=== Data for processing ===

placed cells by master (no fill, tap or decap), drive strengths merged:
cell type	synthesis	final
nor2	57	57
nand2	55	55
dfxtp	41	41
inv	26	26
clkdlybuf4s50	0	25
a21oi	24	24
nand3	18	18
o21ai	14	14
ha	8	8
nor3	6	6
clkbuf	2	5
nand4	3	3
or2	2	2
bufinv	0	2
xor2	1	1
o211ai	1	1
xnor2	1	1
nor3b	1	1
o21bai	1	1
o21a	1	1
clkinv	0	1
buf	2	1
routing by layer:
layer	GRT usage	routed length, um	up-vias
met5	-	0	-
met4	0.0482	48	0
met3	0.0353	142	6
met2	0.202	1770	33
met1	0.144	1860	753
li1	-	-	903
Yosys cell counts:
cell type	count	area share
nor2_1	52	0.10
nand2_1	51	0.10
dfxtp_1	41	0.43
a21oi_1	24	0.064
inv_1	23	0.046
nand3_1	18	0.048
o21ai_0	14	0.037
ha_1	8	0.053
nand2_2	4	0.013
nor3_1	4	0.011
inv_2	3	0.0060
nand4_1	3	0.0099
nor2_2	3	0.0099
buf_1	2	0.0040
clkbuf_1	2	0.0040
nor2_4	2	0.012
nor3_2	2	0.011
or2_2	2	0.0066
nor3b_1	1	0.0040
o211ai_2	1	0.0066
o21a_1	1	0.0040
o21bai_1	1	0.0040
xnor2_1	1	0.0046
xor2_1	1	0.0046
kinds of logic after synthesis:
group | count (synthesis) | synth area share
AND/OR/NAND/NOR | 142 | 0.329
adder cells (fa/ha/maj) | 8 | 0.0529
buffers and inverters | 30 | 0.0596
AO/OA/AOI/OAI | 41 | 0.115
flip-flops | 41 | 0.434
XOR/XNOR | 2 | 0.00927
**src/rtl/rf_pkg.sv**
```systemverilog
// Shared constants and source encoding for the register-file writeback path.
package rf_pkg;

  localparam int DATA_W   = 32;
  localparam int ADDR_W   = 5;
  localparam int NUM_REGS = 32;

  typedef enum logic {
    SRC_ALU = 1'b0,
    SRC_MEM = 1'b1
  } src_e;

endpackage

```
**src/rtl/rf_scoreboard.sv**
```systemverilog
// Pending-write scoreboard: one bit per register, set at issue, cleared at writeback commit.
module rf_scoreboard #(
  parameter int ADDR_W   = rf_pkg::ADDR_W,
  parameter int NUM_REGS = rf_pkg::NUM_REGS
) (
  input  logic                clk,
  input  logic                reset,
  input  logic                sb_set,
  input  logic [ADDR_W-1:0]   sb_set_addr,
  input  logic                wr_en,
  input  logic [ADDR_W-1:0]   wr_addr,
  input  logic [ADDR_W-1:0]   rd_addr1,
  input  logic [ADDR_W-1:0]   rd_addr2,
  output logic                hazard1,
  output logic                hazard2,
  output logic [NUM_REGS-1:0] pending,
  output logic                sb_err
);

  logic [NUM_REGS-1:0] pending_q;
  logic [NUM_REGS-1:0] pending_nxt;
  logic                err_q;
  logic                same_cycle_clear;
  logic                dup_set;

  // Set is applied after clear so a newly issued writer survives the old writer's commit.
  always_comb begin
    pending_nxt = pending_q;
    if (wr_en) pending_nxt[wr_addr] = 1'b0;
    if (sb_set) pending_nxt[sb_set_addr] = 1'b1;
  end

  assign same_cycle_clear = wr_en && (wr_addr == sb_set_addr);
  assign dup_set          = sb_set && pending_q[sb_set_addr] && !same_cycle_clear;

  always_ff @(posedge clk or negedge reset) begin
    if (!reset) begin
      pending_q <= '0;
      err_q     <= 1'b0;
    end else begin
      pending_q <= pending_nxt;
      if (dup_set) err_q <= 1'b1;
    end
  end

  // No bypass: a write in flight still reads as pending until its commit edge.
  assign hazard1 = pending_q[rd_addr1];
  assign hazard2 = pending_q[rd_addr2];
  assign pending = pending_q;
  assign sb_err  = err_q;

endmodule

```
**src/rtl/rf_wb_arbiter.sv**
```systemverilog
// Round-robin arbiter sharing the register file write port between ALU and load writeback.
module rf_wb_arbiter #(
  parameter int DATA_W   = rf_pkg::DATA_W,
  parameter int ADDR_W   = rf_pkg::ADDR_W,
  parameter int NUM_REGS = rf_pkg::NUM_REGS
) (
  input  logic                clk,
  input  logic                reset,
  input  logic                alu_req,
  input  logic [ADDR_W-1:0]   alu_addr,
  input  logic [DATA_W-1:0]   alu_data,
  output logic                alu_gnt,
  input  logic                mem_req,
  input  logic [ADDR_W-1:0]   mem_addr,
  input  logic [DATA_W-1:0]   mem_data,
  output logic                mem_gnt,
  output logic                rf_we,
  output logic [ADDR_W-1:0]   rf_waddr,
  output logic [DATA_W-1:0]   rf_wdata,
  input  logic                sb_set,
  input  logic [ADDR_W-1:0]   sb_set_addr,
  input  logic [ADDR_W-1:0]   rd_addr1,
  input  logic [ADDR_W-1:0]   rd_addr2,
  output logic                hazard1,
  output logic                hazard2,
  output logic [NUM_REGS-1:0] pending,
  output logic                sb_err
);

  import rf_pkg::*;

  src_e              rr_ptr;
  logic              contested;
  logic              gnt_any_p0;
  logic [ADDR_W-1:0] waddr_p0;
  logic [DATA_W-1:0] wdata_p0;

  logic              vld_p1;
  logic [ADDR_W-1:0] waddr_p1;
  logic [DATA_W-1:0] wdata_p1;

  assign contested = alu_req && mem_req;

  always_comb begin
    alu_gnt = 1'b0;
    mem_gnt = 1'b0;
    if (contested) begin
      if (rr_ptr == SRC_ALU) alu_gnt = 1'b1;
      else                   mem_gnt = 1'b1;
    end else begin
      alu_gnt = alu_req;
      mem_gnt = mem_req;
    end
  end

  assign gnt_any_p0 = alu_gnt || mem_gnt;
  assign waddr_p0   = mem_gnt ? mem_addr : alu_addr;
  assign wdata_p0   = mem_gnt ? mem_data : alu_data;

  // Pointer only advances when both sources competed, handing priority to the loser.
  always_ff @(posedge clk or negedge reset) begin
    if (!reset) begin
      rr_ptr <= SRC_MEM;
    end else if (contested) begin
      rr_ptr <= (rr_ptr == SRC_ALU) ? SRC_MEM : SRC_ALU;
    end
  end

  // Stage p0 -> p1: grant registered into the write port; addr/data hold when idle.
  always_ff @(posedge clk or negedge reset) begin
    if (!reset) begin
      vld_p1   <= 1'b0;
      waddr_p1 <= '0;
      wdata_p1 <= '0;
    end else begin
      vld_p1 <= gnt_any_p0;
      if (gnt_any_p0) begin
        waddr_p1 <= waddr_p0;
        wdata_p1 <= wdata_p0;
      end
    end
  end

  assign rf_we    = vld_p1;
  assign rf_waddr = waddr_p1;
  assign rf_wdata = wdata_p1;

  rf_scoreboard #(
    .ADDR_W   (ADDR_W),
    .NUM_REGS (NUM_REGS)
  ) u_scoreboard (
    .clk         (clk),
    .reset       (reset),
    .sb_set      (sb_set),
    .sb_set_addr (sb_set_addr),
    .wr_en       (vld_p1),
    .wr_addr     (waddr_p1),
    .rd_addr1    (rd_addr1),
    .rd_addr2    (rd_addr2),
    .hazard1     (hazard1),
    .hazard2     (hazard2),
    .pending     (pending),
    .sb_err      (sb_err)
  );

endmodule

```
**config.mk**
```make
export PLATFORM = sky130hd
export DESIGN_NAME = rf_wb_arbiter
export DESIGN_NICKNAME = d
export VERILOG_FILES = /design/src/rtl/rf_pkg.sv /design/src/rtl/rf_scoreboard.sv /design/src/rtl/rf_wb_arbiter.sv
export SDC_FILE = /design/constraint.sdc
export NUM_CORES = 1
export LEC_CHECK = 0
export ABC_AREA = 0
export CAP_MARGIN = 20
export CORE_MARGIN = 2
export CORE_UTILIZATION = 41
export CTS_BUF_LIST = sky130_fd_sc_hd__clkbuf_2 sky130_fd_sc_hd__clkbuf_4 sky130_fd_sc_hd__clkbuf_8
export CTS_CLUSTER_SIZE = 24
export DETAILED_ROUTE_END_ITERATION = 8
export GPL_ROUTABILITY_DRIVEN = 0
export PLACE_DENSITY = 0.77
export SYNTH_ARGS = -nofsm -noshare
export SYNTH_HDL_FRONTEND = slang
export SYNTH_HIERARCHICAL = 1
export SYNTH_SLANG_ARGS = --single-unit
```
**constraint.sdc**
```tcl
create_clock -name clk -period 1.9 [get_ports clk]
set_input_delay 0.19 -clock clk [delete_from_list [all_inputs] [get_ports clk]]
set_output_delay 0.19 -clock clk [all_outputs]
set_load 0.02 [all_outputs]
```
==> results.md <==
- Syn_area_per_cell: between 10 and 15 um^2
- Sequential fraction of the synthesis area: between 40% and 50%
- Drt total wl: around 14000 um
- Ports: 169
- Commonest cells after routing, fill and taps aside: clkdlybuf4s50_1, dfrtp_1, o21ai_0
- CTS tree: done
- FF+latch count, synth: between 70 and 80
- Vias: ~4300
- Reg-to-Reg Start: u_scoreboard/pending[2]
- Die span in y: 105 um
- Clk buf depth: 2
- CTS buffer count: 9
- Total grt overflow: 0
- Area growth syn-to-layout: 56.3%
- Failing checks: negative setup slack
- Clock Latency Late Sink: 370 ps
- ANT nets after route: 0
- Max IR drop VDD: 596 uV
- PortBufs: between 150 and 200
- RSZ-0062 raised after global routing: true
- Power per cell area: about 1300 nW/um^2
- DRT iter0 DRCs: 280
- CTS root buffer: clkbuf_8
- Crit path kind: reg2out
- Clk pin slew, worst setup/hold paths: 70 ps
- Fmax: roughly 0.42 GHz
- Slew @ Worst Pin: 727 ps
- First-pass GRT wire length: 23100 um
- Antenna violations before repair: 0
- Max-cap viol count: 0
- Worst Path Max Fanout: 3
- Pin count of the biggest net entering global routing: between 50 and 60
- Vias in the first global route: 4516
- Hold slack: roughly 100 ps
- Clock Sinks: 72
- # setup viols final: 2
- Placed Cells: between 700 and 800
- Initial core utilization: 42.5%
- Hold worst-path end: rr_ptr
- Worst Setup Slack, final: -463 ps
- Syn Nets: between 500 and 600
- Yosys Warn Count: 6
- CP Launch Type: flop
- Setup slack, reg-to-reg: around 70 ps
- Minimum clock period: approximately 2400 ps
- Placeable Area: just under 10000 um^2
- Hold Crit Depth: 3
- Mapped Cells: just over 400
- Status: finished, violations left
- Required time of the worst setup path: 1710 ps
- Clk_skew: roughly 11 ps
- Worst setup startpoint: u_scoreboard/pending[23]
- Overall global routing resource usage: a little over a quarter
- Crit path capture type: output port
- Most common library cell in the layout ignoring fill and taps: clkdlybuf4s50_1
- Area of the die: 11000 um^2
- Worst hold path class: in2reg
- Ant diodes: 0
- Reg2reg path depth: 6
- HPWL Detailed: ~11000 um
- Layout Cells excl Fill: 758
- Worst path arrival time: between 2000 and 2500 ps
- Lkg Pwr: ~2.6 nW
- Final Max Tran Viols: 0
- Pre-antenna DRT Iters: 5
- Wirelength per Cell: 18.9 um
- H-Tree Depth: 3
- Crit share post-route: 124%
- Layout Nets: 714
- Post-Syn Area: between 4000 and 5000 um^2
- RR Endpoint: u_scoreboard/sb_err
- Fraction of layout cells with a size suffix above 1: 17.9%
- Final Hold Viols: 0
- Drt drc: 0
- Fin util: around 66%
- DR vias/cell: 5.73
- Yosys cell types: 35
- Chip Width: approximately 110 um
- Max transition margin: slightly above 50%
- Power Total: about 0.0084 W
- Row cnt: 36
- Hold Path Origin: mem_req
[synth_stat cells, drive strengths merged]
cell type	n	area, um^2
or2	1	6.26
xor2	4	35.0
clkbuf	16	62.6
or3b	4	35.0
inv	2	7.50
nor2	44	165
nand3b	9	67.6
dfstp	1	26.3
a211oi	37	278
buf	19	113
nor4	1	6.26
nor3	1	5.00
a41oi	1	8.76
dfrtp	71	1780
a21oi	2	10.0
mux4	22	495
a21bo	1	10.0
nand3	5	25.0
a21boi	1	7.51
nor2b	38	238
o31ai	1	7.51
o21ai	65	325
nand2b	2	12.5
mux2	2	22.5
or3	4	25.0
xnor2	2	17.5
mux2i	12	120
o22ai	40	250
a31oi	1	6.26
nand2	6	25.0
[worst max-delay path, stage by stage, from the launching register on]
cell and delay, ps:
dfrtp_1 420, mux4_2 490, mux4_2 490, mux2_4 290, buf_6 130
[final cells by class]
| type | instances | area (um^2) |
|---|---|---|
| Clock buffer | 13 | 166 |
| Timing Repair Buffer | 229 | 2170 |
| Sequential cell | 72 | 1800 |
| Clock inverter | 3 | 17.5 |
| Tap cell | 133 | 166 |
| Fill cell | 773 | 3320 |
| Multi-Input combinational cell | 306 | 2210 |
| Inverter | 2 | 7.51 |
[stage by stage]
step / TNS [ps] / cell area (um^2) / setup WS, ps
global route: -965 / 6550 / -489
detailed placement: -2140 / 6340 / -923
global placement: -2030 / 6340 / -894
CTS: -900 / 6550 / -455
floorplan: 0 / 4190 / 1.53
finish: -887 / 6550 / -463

===

Please output only the lines from the first line of the entries through the line with "flip-flops | 41 | 0.434", both included, exactly as written.

placed cells by master (no fill, tap or decap), drive strengths merged:
cell type	synthesis	final
nor2	57	57
nand2	55	55
dfxtp	41	41
inv	26	26
clkdlybuf4s50	0	25
a21oi	24	24
nand3	18	18
o21ai	14	14
ha	8	8
nor3	6	6
clkbuf	2	5
nand4	3	3
or2	2	2
bufinv	0	2
xor2	1	1
o211ai	1	1
xnor2	1	1
nor3b	1	1
o21bai	1	1
o21a	1	1
clkinv	0	1
buf	2	1
routing by layer:
layer	GRT usage	routed length, um	up-vias
met5	-	0	-
met4	0.0482	48	0
met3	0.0353	142	6
met2	0.202	1770	33
met1	0.144	1860	753
li1	-	-	903
Yosys cell counts:
cell type	count	area share
nor2_1	52	0.10
nand2_1	51	0.10
dfxtp_1	41	0.43
a21oi_1	24	0.064
inv_1	23	0.046
nand3_1	18	0.048
o21ai_0	14	0.037
ha_1	8	0.053
nand2_2	4	0.013
nor3_1	4	0.011
inv_2	3	0.0060
nand4_1	3	0.0099
nor2_2	3	0.0099
buf_1	2	0.0040
clkbuf_1	2	0.0040
nor2_4	2	0.012
nor3_2	2	0.011
or2_2	2	0.0066
nor3b_1	1	0.0040
o211ai_2	1	0.0066
o21a_1	1	0.0040
o21bai_1	1	0.0040
xnor2_1	1	0.0046
xor2_1	1	0.0046
kinds of logic after synthesis:
group | count (synthesis) | synth area share
AND/OR/NAND/NOR | 142 | 0.329
adder cells (fa/ha/maj) | 8 | 0.0529
buffers and inverters | 30 | 0.0596
AO/OA/AOI/OAI | 41 | 0.115
flip-flops | 41 | 0.434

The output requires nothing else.